The Law Society’s Property and Commercial Law Committee has released an amended Standard Form Contract for Sale of Real Estate together with amended Standard Conditions effective from 1 July and approved by the Real Estate Institute of Tasmania (REIT).
The key amendments to the Standard Form Contract and the Standard Conditions of Sale are:
- approval of finance rather than making the finance “available”;
- finance on reasonable terms to the purchaser;
- termination rights to the party benefitting from the particular condition;
- GST treatment of the sale; and
- inclusion of electronic signing.
Finance Clause Amendments
Two amendments have been made to the finance clause on the Standard Form Contract. The finance clause now provides that the financer “approves” the loan rather than “makes available to the purchaser” to conform with the terminology and what actually occurs in practice. The loan must now be on terms “acceptable to the purchaser, acting reasonably.” Previously the wording used was “on terms currently available in transactions of a similar nature” which fails to account for the purchaser’s specific circumstances.
Termination Rights to a Party Benefitting from that Particular Condition
Standard condition four (4) has been amended to explicitly state that the party who benefits from the condition can now terminate the contract. For example, if a purchaser is declined finance, it is now clear that they can terminate the contract which avoids situations where a vendor may not mutually agree the contract is at an end.

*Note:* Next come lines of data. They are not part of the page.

==> config.mk <==
export PLATFORM = sky130hd
export DESIGN_NAME = tick_divider_chain
export DESIGN_NICKNAME = d
export VERILOG_FILES = /design/src/rtl/tick_divider_chain.sv
export SDC_FILE = /design/constraint.sdc
export NUM_CORES = 1
export LEC_CHECK = 0
export CAP_MARGIN = 20
export CORE_AREA = 2 2 71 73
export DETAILED_ROUTE_END_ITERATION = 12
export DIE_AREA = 0 0 73 75
export DONT_BUFFER_PORTS = 1
export PLACE_DENSITY = 0.73
export SLEW_MARGIN = 20
export SYNTH_ARGS = -nofsm -noshare
export SYNTH_HDL_FRONTEND = slang
export SYNTH_SLANG_ARGS = --single-unit
==> constraint.sdc <==
create_clock -name CLK -period 2.45 [get_ports CLK]
set_input_delay 0.245 -clock CLK [delete_from_list [all_inputs] [get_ports CLK]]
set_output_delay 0.245 -clock CLK [all_outputs]
set_load 0.03 [all_outputs]
==> src/rtl/tick_divider_chain.sv <==
// Prescaler plus a cascade of equal modulo stages; emits per-stage clock-enable ticks,
// square waves, and one runtime-selected tick/square pair, all in the CLK domain.
module tick_divider_chain #(
  parameter int unsigned PRESCALE  = 50,
  parameter int unsigned STAGE_DIV = 10,
  parameter int unsigned STAGES    = 7,
  parameter int unsigned SELW      = 3
) (
  input  logic              CLK,
  input  logic              RST,
  input  logic              EN,
  input  logic              CLR,
  input  logic [SELW-1:0]   SEL,
  output logic [STAGES-1:0] tick,
  output logic [STAGES-1:0] sq,
  output logic              tick_sel,
  output logic              sq_sel
);

  localparam int unsigned W0 = $clog2(PRESCALE);
  localparam int unsigned WK = $clog2(STAGE_DIV);

  localparam logic [W0-1:0] Max0  = W0'(PRESCALE - 1);
  localparam logic [W0-1:0] Half0 = W0'(PRESCALE / 2);
  localparam logic [WK-1:0] MaxK  = WK'(STAGE_DIV - 1);
  localparam logic [WK-1:0] HalfK = WK'(STAGE_DIV / 2);

  logic              clear;
  logic [STAGES-1:0] tc;      // stage counter at terminal value
  logic [STAGES-1:0] wrap;
  logic [STAGES-1:0] sq_d;
  logic [STAGES-1:0] tick_q;
  logic [STAGES-1:0] sq_q;
  logic              tick_sel_d, tick_sel_q;
  logic              sq_sel_d, sq_sel_q;
  logic [W0-1:0]     cnt0_q, cnt0_d;

  assign clear = RST | CLR;

  // Wrap of stage k needs every lower stage at terminal count in the same cycle.
  for (genvar k = 0; k < STAGES; k++) begin : g_wrap
    assign wrap[k] = EN & (&tc[k:0]);
  end

  assign tc[0] = (cnt0_q == Max0);

  always_comb begin
    cnt0_d = cnt0_q;
    if (wrap[0]) begin
      cnt0_d = '0;
    end else if (EN) begin
      cnt0_d = cnt0_q + W0'(1);
    end
  end

  assign sq_d[0] = (cnt0_d >= Half0);

  always_ff @(posedge CLK) begin
    if (clear) begin
      cnt0_q <= '0;
    end else begin
      cnt0_q <= cnt0_d;
    end
  end

  for (genvar k = 1; k < STAGES; k++) begin : g_stage
    logic [WK-1:0] cnt_q, cnt_d;

    assign tc[k] = (cnt_q == MaxK);

    always_comb begin
      cnt_d = cnt_q;
      if (wrap[k]) begin
        cnt_d = '0;
      end else if (wrap[k-1]) begin
        cnt_d = cnt_q + WK'(1);
      end
    end

    assign sq_d[k] = (cnt_d >= HalfK);

    always_ff @(posedge CLK) begin
      if (clear) begin
        cnt_q <= '0;
      end else begin
        cnt_q <= cnt_d;
      end
    end
  end

  // Select from next-state values so the selected outputs line up with tick/sq.
  always_comb begin
    tick_sel_d = 1'b0;
    sq_sel_d   = 1'b0;
    for (int k = 0; k < STAGES; k++) begin
      if (SEL == SELW'(k)) begin
        tick_sel_d = wrap[k];
        sq_sel_d   = sq_d[k];
      end
    end
  end

  always_ff @(posedge CLK) begin
    if (clear) begin
      tick_q     <= '0;
      sq_q       <= '0;
      tick_sel_q <= 1'b0;
      sq_sel_q   <= 1'b0;
    end else begin
      tick_q     <= wrap;
      sq_q       <= sq_d;
      tick_sel_q <= tick_sel_d;
      sq_sel_q   <= sq_sel_d;
    end
  end

  assign tick     = tick_q;
  assign sq       = sq_q;
  assign tick_sel = tick_sel_q;
  assign sq_sel   = sq_sel_q;

endmodule
==> results of run 1 <==
-- worst register-to-register path: stages (launching register included) --
cell     delay [ns]
dfxtp_2        0.33
inv_2          0.07
ha_4           0.11
nand4_1        0.21
buf_4          0.23
nor4_4         0.31
buf_4          0.18
nand3_2        0.08
mux2i_1        0.16
o31a_1         0.28
o21a_1         0.18
o31ai_2        0.21
-- through the flow --
stage / hold WS [ns] / area [sq um]
after floorplan: 0.448 / 2570
after global placement: 0.401 / 2740
after detailed placement: 0.414 / 2740
after CTS: 0.0997 / 2860
after global routing: 0.101 / 3000
final: 0.100 / 3000
-- worst max-delay path by stage --
stage / start / endpoint / slack [ns] / cells after the start
floorplan: g_stage[2].cnt_q[0]$_SDFF_PP0_ / sq_sel$_SDFF_PP0_ / 0.01 / 9
global placement: cnt0_q[1]$_SDFF_PP0_ / sq_sel$_SDFF_PP0_ / 0.1 / 9
detailed placement: cnt0_q[1]$_SDFF_PP0_ / sq_sel$_SDFF_PP0_ / 0.03 / 9
CTS: g_stage[2].cnt_q[0]$_SDFF_PP0_ / g_stage[6].cnt_q[3]$_SDFF_PP0_ / 0.02 / 9
global route: cnt0_q[1]$_SDFF_PP0_ / sq_sel$_SDFF_PP0_ / -0.03 / 11
finish: cnt0_q[1]$_SDFF_PP0_ / sq_sel$_SDFF_PP0_ / 0.03 / 11
-- power breakdown --
group	internal [mW]	total [mW]	switching, mW
Sequential	0.748	0.752	0.00353
Combinational	0.0179	0.0418	0.0239
Clock	0.304	0.562	0.258
-- timing repair --
| item | CTS | global route |
|---|---|---|
| setup buffers | 2 | 9 |
| pin swaps | 0 | 10 |
| setup endpoints to repair | 1 | 4 |
| resized for setup | 0 | 21 |
| gates cloned | 0 | 1 |
-- flip-flops by register name, indices dropped and copies added (netlist names) --
signal,flops
sq_sel,1
sq,7
cnt0_q,6
tick_sel,1
tick,7
g_stage.cnt_q,24
-- final cells by class --
cell class | count | area (sq um)
Sequential cell | 46 | 928
Tap cell | 54 | 67.6
Clock buffer | 6 | 72.6
Clock inverter | 2 | 37.5
Timing Repair Buffer | 38 | 283
Fill cell | 395 | 1660
Inverter | 15 | 56.3
Multi-Input combinational cell | 239 | 1550
-- cell families (layout without fill, tap and decap cells) --
group,count (synthesis),count (layout),synth area share
mux,7,7,0.0283
xor+xnor,8,8,0.0273
flops,46,46,0.359
buf+inv,33,61,0.0571
compound gates,68,68,0.175
fa+ha+maj,14,14,0.0683
simple gates,142,142,0.285
-- layer usage --
| metal | share of wire | up-vias |
|---|---|---|
| li1 | - | 1186 |
| met1 | 0.47 | 1101 |
| met2 | 0.47 | 48 |
| met3 | 0.040 | 9 |
| met4 | 0.014 | 0 |
| met5 | 0 | - |
-- Yosys cell counts, types with 2 or more instances --
cell type and instances:
nand4b_1 2, a21oi_1 23, xor2_1 3, clkbuf_1 10
a211oi_1 3, or4_1 2, nand3_1 14, nand2_1 20
a31oi_1 3, dfxtp_1 46, o221ai_1 2, buf_2 6
ha_1 14, mux2i_1 5, nand2b_1 2, and3b_1 3
and3_1 5, a22o_1 2, or3_1 3, nor2_1 49
o31ai_1 2, a211o_1 2, nand4_1 2, buf_6 2
o31a_1 2, o21ai_0 14, mux2_2 2, and2_1 3
nand3b_1 7, inv_1 15, nor3_1 17, or2_2 2
xnor2_1 5
==> impl_metrics.tcl, run 1 <==
set metrics [dict create \
    ys.flop_type "dfxtp_1" \
    p_leak_nw 1.11 \
    antenna_found_initial 0 \
    clk_pin_slew_worst_paths_ns 0.08 \
    h-tree-depth 2 \
    place_inst 380 \
    crit_required_ns 2.67 \
    synth_top_cell_by_area "dfxtp_1" \
    synth-edff-count 0 \
    worstPathArrival_ns 2.64 \
    seq_area_frac_synth 0.359 \
    busiest_layer "met2" \
    grt_max_degree 24 \
    use_met2 0.349 \
    slowest_delay_ns 0.33 \
    worstReg2RegStart "cnt0_q[1]$_SDFF_PP0_" \
    cp_num_buf_inv 3 \
    timing.final.crit_period_ns 2.42 \
    yosys_register_bits 46 \
    routedWlPerCell_um 14.4 \
    die_h_um 75 \
    worstMarginPinSlew_ns 0.576 \
    critPathSlowestCell "dfxtp_2" \
    path_cells "inv_2 > ha_4 > nand4_1 > buf_4 > nor4_4 > buf_4 > nand3_2 > mux2i_1 > o31a_1 > o21a_1 > o31ai_2" \
    max_slew_margin 0.615 \
    drc 0 \
    critical-path-top-delay-family "compound AO/OA/AOI/OAI gates" \
    cts_tree "built" \
    status "finished, final reports clean" \
    synth_top_cell_area_share 0.359 \
    use_met3 0.0509 \
    grt_pass1_vias 2000 \
    reg2reg_depth 11 \
    tns_ns 0 \
    end_kind "flop" \
    cts_made_buffers 5 \
    dr.pass1.iters 4 \
    p_total_mw 1.36 \
    syn2layout_area_growth_pct 17.0 \
    syn-num-nets 339 \
    period_share 0.987 \
    drv_cap 0 \
    coreArea_sq_um 4660 \
    wl_um 5770 \
    syn_avg_cell_area_sq_um 8.06 \
    vias_per_cell 5.86 \
    hold_class "primary input to flop" \
    ctsRootBufferMaster "clkbuf_8" \
    synth_area_leaders "dfxtp_1 (36%), nor2_1 (7.2%), ha_1 (6.8%), a21oi_1 (4.5%), nor3_1 (3.3%)" \
    dp_hpwl_um 4060 \
    drive_gt1_frac 0.202 \
    timing.final.ws_setup_ns 0.0316 \
    start_util 0.550 \
    crit_top_cell "buf_4" \
    syn_area_sq_um 2560 \
    dieArea_sq_um 5480 \
    grt_use_met1 0.262 \
    cts_hold_buf 0 \
    grt_overflow 0 \
    crit_type "flop to flop" \
    hold_depth 2 \
    synth_cells 318 \
    ioPinCount 23 \
    rsz0062_at_grt "true" \
    report.final.slew_viol_count 0 \
    whs_endpoint "cnt0_q[0]$_SDFF_PP0_" \
    synth-async-reset-ratio 0 \
    startpoint_type "flop" \
    final_common_cell "nor2_1" \
    clock_path_buffers 2 \
    instances_no_fill 400 \
    finalClockSkew_ns 0.00883 \
    ys_warn_count 0 \
    synthDistinctLibCells 59 \
    r2r_end "sq_sel$_SDFF_PP0_" \
    powerDensity_nw_per_um2 452 \
    rows 25 \
    routabilityCongestion 0.836 \
    finalSetupViolCount 0 \
    vdd_drop_max_mv 0.274 \
    final_cell_mix "nor2_1 (48), dfxtp_1 (42), buf_4 (37)" \
    via_count 2344 \
    portBuffers 0 \
    ff2ff_setup_slack_ns 0.03 \
    track_usage 0.209 \
    final_antenna_net_count 0 \
    hold_start "EN" \
    grt_pass1_wl_um 8910 \
    drt_iter0_drc 148 \
    critPathMaxFanout 6 \
    cts.sinks 46 \
    preCtsSetupSlack_ns 0.0259 \
    die-width_um 73 \
    hold_violations 0 \
    fin_util 0.643 \
    diodes 0 \
    final_nets 366 \
    fmax_ghz 0.413 \
    clk_latency_ns 0.30 \
]
No activity file was read; power rests on OpenSTA's default activity.
==> run 2: changes to the inputs <==
--- a/config.mk
+++ b/config.mk
@@ -7,6 +7,7 @@
 export LEC_CHECK = 0
 export CAP_MARGIN = 20
 export CORE_AREA = 2 2 71 73
+export CTS_BUF_LIST = sky130_fd_sc_hd__clkbuf_16
 export DETAILED_ROUTE_END_ITERATION = 12
 export DIE_AREA = 0 0 73 75
 export DONT_BUFFER_PORTS = 1
==> run 2 against run 1 <==
Clock skew down 0.0050 ns. Largest power group is now clock. Routed wire length decreased by 2.8%. Hold slack improved by 0.016 ns. Critical path type unchanged. Critical path depth fell by 1. Sequential power hardly changed. Fmax grew 1.7%. Core utilization down 0.13 points. Worst setup slack better by 0.041 ns. Die area did not move. Cell area is 0.21% lower. Global-route usage increased by 0.28 points.
==> impl_metrics.tcl, run 2 (same netlist as run 1, synthesis figures left out) <==
set metrics [dict create \
    pwr-share-clk 0.488 \
    seq_power_share 0.486 \
    diodes 0 \
    syn2layout_area_growth_pct 16.7 \
    crit_required_ns 2.65 \
    worstPathArrival_ns 2.58 \
    hold_violations 0 \
    max_slew_margin 0.672 \
    via_count 2333 \
    dp_hpwl_um 4060 \
    status "finished, final reports clean" \
    worstReg2RegStart "cnt0_q[1]$_SDFF_PP0_" \
    p_int_mw 1.24 \
    grt_overflow 0 \
    drt_iter0_drc 130 \
    cts_made_buffers 5 \
    end_kind "flop" \
    worstMarginPinSlew_ns 0.490 \
    ctsRootBufferMaster "clkbuf_16" \
    drive_gt1_frac 0.174 \
    powerDensity_nw_per_um2 517 \
    place_inst 380 \
    dieArea_sq_um 5480 \
    cts.sinks 46 \
    hold_ws_ns 0.117 \
    portBuffers 0 \
    cts_hold_buf 0 \
    drc 0 \
    startpoint_type "flop" \
    slowest_delay_ns 0.51 \
    final_cell_mix "nor2_1 (49), dfxtp_1 (43), buf_4 (31)" \
    rows 25 \
    cts_tree "built" \
    vias_per_cell 5.92 \
    grt_pass1_wl_um 9090 \
    final_antenna_net_count 0 \
    vdd_drop_max_mv 0.283 \
    critical-path-top-delay-family "simple AND/OR/NAND/NOR gates" \
    routedWlPerCell_um 14.2 \
    grt_max_degree 24 \
    die_h_um 75 \
    hold_start "EN" \
    final_common_cell "nor2_1" \
    timing.final.crit_period_ns 2.38 \
    ff2ff_setup_slack_ns 0.07 \
    start_util 0.550 \
    hold_class "primary input to flop" \
    instances_no_fill 394 \
    dr.pass1.iters 4 \
    drv_cap 0 \
    track_usage 0.212 \
    wl_um 5610 \
    die-width_um 73 \
    comb_power_share 0.026 \
    h-tree-depth 2 \
    report.final.slew_viol_count 0 \
    cp-startpoint "cnt0_q[1]$_SDFF_PP0_" \
    clk_latency_ns 0.28 \
    p_leak_nw 1.11 \
    p_sw_mw 0.304 \
    coreArea_sq_um 4660 \
    crit_type "flop to flop" \
    fmax_ghz 0.421 \
    clock_path_buffers 2 \
    final_nets 360 \
    path_cells "inv_1 > ha_1 > nand4_1 > buf_4 > or4_4 > or4b_4 > nand3_4 > o21ai_2 > o311a_1 > o31ai_2" \
    routabilityCongestion 0.836 \
    regMostFlops "g_stage.cnt_q" \
    period_share 0.970 \
    grt_pass1_vias 2047 \
    critPathSlowestCell "or4b_4" \
    antenna_found_initial 0 \
    clk_pin_slew_worst_paths_ns 0.06 \
    largest_reg_flops 24 \
    power_switching_share 0.197 \
    cp_num_buf_inv 2 \
    critPathMaxFanout 4 \
    finalSetupViolCount 0 \
    ioPinCount 23 \
    finalClockSkew_ns 0.00382 \
]
run 2: cell types whose count changed in the layout (fill, tap and decap cells not counted), moves of 2 or more:
cell | previous run | this run
clkbuf_16 | 0 | 5
clkbuf_8 | 5 | 0
buf_4 | 37 | 31
inv_1 | 14 | 16
o21ai_1 | 3 | 1
run 2: routing by layer:
metal  part of all wire  wire length, um  vias up  GRT usage
met1               0.46             2610     1102      0.265
met4             0.0066               37        0     0.0720
li1                   -                -     1181          -
met5                  0                0        -          0
met3              0.043              244        4     0.0549
met2               0.48             2720       46      0.355
run 2: final timing paths:
kind,end,depth (start not counted)
worst min register to register,g_stage[1].cnt_q[1]$_SDFF_PP0_,2
worst min-delay path,cnt0_q[0]$_SDFF_PP0_,2
worst max-delay path,sq_sel$_SDFF_PP0_,10
worst max register to register,sq_sel$_SDFF_PP0_,10
run 2: power by group through the flow:
stage                     registers, mW  logic [mW]  clock network [mW]
after floorplan                   0.770      0.0375                   0
after global placement            0.770      0.0387                   0
after detailed placement          0.770      0.0395                   0
after CTS                         0.753      0.0397               0.766
after global routing              0.752      0.0445               0.805
final                             0.752      0.0398               0.755
run 2: per-stage QoR:
step	total power [mW]	TNS [ns]	setup slack, ns	utilization	instance area [sq um]
2_1_floorplan	0.808	0	0.0148	-	2570
3_3_place_gp	0.809	0	0.0961	0.588	2740
3_5_place_dp	0.809	0	0.0259	0.588	2740
4_1_cts	1.56	0	0.00240	0.623	2910
5_1_grt	1.60	-0.0309	-0.0309	0.642	2990
6_report	1.55	0	0.0726	0.642	2990
run 2: worst reg2reg max path: stages (launching register included):
cell and delay, ns:
dfxtp_1 0.31, inv_1 0.07, ha_1 0.13, nand4_1 0.13, buf_4 0.19, or4_4 0.48
or4b_4 0.51, nand3_4 0.11, o21ai_2 0.07, o311a_1 0.13, o31ai_2 0.17
run 2: cell type report:
cell class / count / area [sq um]
repair buffers: 32 / 244
fillers: 397 / 1670
flip-flops and latches: 46 / 927
clock buffers: 5 / 125
inverters: 15 / 56.3
clock inverters: 3 / 41.3
multi-input cells: 239 / 1530
well taps: 54 / 67.6
run 2: repair_timing:
| action | 4_1_cts | 5_1_grt |
|---|---|---|
| endpoints found under the setup margin | 0 | 4 |
| resized for setup | 0 | 13 |
| buffers inserted | 0 | 6 |
| hold endpoints to repair | 0 | 0 |
==> run 3: changes to the inputs <==
--- a/config.mk
+++ b/config.mk
@@ -16,3 +16,4 @@
 export SYNTH_ARGS = -nofsm -noshare
 export SYNTH_HDL_FRONTEND = slang
 export SYNTH_SLANG_ARGS = --single-unit
+export TNS_END_PERCENT = 5
==> results of run 3 <==
No change in the layout: final DEF, timing and power equal those of run 2.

Goods and Service Tax (GST) Treatment
Standard condition 11(g) has been inserted to provide that if the contract does not specify the sale is plus GST or includes GST, the sale price will include GST if it is not a taxable supply or is not an input taxed supply of residential property and that the sale price is plus GST in every other circumstance.
Electronic Signing
A new clause 22 has been included in the Standard Conditions to allow for electronic signing as an outcome of the increasing prevalence of electronic signing. This clause is in line with the current legislation under the Electronic Transactions Act 2000 that an electronic signature will be conclusive evidence of a signer’s identity however, the Law Society reminds practitioners that verification of identity should occur immediately prior to or after signing to ensure witnessing requirements can still be met.
All amendments made by the Law Society’s Property and Commercial Law Committee are aiming to provide further clarity, fairness and practicality when dealing with real property in Tasmania.